(Available data)

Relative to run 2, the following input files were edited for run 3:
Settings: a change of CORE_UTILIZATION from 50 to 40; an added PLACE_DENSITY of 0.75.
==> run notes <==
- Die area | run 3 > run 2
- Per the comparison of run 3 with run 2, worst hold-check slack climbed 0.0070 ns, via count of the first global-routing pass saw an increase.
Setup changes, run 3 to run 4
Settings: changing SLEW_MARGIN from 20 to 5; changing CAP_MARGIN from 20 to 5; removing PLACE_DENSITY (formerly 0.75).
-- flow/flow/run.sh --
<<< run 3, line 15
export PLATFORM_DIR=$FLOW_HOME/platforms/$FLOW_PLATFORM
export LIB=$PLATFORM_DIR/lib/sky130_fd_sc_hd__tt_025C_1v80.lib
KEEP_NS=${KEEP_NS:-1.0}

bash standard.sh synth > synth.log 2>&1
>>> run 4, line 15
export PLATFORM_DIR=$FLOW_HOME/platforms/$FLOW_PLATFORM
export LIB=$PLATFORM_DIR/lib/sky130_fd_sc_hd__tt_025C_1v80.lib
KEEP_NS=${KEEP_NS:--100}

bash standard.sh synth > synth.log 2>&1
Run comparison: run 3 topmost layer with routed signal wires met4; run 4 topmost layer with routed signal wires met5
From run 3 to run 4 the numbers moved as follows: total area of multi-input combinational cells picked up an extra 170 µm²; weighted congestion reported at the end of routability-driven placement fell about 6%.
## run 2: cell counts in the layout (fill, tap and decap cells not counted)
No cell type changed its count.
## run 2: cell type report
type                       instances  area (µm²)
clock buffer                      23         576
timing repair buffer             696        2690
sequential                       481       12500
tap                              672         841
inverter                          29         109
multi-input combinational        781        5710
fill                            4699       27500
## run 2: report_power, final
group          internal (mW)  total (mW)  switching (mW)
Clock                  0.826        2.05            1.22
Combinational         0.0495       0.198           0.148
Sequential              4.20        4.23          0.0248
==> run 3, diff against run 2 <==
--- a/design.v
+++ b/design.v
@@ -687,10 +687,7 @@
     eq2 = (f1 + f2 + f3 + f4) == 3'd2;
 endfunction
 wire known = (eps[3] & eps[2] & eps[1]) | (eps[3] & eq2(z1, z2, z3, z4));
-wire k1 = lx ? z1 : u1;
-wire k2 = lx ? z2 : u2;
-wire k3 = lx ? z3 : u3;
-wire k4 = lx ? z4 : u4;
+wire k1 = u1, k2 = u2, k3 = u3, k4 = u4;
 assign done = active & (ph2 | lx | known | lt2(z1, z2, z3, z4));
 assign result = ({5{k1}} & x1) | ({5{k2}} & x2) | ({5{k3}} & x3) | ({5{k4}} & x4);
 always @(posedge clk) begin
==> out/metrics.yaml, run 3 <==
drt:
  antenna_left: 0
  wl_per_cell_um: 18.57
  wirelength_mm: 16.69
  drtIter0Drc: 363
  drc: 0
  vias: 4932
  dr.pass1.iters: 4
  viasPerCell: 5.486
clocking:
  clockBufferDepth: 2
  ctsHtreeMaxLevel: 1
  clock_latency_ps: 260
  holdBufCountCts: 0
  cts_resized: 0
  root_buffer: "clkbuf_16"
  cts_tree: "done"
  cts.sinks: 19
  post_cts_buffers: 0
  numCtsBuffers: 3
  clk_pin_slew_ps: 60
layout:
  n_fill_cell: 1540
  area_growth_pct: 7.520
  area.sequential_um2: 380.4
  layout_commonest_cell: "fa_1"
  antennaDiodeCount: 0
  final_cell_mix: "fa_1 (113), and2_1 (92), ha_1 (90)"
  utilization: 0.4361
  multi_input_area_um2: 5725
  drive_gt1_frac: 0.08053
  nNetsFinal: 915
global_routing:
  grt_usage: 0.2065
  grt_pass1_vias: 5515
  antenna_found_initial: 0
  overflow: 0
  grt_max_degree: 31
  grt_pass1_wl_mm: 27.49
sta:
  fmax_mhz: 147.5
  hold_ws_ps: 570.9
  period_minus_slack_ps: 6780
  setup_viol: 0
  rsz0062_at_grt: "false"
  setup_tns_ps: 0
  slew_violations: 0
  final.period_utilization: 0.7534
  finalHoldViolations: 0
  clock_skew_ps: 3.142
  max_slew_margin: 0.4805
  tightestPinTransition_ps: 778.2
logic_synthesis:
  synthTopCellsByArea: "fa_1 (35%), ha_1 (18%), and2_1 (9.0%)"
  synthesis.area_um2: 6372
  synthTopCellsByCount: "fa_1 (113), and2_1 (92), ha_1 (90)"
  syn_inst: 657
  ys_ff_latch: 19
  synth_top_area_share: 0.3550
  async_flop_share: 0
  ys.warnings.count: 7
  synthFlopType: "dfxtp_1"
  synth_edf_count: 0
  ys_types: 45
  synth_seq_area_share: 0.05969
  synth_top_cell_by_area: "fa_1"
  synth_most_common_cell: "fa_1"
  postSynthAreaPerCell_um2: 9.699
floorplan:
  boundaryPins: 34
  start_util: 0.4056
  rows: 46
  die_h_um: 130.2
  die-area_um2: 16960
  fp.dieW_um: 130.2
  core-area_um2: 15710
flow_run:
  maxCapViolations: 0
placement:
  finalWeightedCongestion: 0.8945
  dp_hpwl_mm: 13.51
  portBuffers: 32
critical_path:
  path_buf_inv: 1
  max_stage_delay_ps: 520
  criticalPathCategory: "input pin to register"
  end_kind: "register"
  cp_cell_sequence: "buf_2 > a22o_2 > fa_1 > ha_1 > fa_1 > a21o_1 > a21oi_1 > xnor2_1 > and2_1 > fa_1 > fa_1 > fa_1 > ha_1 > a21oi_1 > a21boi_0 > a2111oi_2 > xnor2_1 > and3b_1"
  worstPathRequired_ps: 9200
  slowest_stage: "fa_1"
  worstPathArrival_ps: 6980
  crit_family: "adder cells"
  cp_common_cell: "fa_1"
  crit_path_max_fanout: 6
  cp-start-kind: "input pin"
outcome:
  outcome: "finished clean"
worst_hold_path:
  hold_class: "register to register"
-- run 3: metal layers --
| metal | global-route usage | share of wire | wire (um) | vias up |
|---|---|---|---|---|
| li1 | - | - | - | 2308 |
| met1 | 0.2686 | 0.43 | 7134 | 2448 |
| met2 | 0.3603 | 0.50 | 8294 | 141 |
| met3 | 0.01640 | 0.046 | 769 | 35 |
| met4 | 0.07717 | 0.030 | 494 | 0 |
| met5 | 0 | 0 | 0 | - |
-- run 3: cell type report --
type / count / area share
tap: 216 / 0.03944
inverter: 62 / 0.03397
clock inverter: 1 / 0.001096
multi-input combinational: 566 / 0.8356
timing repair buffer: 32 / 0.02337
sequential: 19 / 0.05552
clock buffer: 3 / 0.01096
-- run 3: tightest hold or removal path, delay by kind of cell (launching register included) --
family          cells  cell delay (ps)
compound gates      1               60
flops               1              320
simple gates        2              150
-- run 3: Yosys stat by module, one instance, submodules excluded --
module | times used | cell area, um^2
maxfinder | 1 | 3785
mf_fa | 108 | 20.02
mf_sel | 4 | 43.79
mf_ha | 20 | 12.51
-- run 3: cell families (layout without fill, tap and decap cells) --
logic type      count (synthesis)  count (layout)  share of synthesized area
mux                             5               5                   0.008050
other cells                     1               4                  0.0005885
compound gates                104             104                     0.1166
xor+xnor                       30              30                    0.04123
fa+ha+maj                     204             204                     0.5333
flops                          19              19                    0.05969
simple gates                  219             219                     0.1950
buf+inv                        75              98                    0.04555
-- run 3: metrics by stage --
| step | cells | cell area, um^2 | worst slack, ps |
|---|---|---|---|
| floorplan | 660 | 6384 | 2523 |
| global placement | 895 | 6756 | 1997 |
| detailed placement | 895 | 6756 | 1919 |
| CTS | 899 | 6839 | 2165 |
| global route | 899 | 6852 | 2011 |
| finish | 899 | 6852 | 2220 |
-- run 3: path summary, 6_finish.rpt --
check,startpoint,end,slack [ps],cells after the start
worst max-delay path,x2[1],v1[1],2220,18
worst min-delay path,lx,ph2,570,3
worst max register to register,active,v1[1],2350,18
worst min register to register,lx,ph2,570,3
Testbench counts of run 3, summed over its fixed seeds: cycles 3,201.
What follows belongs to an exercise in optimizing a design on an open flow for small area and a short achievable clock period; a production flow would make more cautious choices. The RTL was checked by simulation tests, not by an equivalence proof against the original design. Power is estimated from default activity; no workload was simulated.

## flow/config.mk

```make
export PLATFORM = sky130hd
export DESIGN_NAME = calc_top
export DESIGN_NICKNAME = calc_top
export VERILOG_FILES = /design/flow/design.v
export SDC_FILE = /design/flow/constraint.sdc
export NUM_CORES = 4
export LEC_CHECK = 0
export CAP_MARGIN = 20
export CORE_MARGIN = 2
export CORE_UTILIZATION = 65
export CTS_BUF_LIST = sky130_fd_sc_hd__clkbuf_8
export CTS_CLUSTER_DIAMETER = 40
export CTS_CLUSTER_SIZE = 16
export PLACE_DENSITY = 0.8
export SLEW_MARGIN = 20
```

## flow/constraint.sdc

```tcl
create_clock -name core_clock -period 28.0 [get_ports {clk}]
set_input_delay 5.6000 -clock core_clock [delete_from_list [all_inputs] [get_ports {clk}]]
set_output_delay 5.6000 -clock core_clock [all_outputs]
set_load 0.01 [all_outputs]
```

(End Available data)

§ **Try it**
The lines holding the word "decap" are the answer. Find them in the entries and copy them.

§ **Response**
## run 2: cell counts in the layout (fill, tap and decap cells not counted)
-- run 3: cell families (layout without fill, tap and decap cells) --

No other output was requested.